Shearing fracture toughness enhancement for sintered silver with nickel coated multiwall carbon nanotubes additive

Abstract

Shearing fracture behaviors of nickel coated multiwall carbon nanotubes (Ni-MWCNTs) reinforced sintered silver were investigated based on end-notched flexure (ENF) test in this paper. By mechanical mixture of Ni-MWCNTs with sintered silver, an enhanced shearing fracture toughness is obtained at content of 0.5 wt% Ni-MWCNTs . Shearing fracture toughness of sintered silver with different contents of Ni-MWCNTs has been investigated. Upon adding the proper Ni-MWCNTs, the cracking path in sintered silver turns to be cohesive cracking easily, which leads to increase of shearing fracture toughness.

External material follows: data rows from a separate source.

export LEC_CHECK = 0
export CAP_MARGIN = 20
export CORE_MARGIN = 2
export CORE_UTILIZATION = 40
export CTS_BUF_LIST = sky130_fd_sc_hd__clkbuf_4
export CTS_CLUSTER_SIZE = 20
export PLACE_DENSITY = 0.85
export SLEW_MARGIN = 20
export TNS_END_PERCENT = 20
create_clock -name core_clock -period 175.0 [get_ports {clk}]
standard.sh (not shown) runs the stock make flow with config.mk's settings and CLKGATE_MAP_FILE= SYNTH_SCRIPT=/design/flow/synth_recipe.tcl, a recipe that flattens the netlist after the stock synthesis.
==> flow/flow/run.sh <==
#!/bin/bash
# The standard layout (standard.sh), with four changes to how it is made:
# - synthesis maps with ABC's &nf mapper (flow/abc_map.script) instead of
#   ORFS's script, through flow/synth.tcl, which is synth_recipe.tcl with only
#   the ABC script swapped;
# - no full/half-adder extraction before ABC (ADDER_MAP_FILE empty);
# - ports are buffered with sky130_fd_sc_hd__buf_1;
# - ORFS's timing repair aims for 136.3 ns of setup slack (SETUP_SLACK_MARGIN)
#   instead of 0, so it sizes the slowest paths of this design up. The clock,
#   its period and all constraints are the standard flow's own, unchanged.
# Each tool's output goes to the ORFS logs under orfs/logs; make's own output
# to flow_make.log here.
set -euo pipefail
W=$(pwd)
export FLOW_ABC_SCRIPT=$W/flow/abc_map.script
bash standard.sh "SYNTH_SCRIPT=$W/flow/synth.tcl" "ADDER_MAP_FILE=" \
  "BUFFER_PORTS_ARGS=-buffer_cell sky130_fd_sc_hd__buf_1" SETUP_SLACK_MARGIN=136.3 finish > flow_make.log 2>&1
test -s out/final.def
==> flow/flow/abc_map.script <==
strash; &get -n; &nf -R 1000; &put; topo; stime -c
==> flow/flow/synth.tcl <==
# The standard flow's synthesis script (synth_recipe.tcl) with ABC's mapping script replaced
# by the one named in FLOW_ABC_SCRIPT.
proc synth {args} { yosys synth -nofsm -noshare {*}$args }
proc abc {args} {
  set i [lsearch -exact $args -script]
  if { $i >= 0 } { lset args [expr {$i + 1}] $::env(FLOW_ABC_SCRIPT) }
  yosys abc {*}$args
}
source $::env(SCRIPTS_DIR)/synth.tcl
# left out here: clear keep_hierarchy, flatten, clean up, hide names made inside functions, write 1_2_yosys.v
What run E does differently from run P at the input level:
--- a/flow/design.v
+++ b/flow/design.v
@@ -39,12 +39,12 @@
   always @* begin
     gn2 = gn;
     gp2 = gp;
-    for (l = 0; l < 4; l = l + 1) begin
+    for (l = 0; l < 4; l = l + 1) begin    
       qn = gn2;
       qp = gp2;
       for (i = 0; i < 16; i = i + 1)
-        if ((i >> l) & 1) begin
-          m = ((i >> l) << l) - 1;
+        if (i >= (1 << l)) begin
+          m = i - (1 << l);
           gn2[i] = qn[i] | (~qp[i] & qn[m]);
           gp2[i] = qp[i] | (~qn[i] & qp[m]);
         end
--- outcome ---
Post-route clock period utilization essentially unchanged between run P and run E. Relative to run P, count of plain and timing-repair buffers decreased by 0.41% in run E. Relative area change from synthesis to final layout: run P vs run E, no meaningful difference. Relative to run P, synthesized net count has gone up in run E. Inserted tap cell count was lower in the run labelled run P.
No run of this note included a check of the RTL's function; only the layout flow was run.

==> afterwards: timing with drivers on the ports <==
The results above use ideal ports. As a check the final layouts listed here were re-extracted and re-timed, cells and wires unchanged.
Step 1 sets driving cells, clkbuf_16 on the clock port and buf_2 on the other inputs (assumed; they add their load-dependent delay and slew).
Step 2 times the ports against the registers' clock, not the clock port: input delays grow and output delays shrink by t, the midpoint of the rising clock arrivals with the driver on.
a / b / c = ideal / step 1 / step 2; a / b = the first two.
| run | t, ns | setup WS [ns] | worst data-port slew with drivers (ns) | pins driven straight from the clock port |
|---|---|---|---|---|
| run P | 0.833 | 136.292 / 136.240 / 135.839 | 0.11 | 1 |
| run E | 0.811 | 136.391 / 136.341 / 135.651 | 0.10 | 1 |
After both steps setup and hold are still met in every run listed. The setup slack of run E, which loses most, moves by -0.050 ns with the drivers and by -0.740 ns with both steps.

The average critical energy release rate obtained at content of 0.5 wt% Ni-MWCNTs sintered silver has been increased by 67.98% and the maximum critical energy release rate was increased to 2.1 times that of average condition in sintered silver without additive. The enhancement mechanism and agglomeration effect of Ni-MWCNTs are discussed. The different microstructure characteristics of Ni-MWCNTs sintered silver are also presented. The fracture properties of sintered silver with different Ni-MWCNTs additive contents are discussed and clarified. The sintered method presented in this paper satisfies the requirements of low temperature and low pressure joining technique in electronics implications. This study presents a novel insight on improving the shearing fracture resistance by adding carbon-based nanomaterial for those die-attaching materials in electronic packaging of power devices.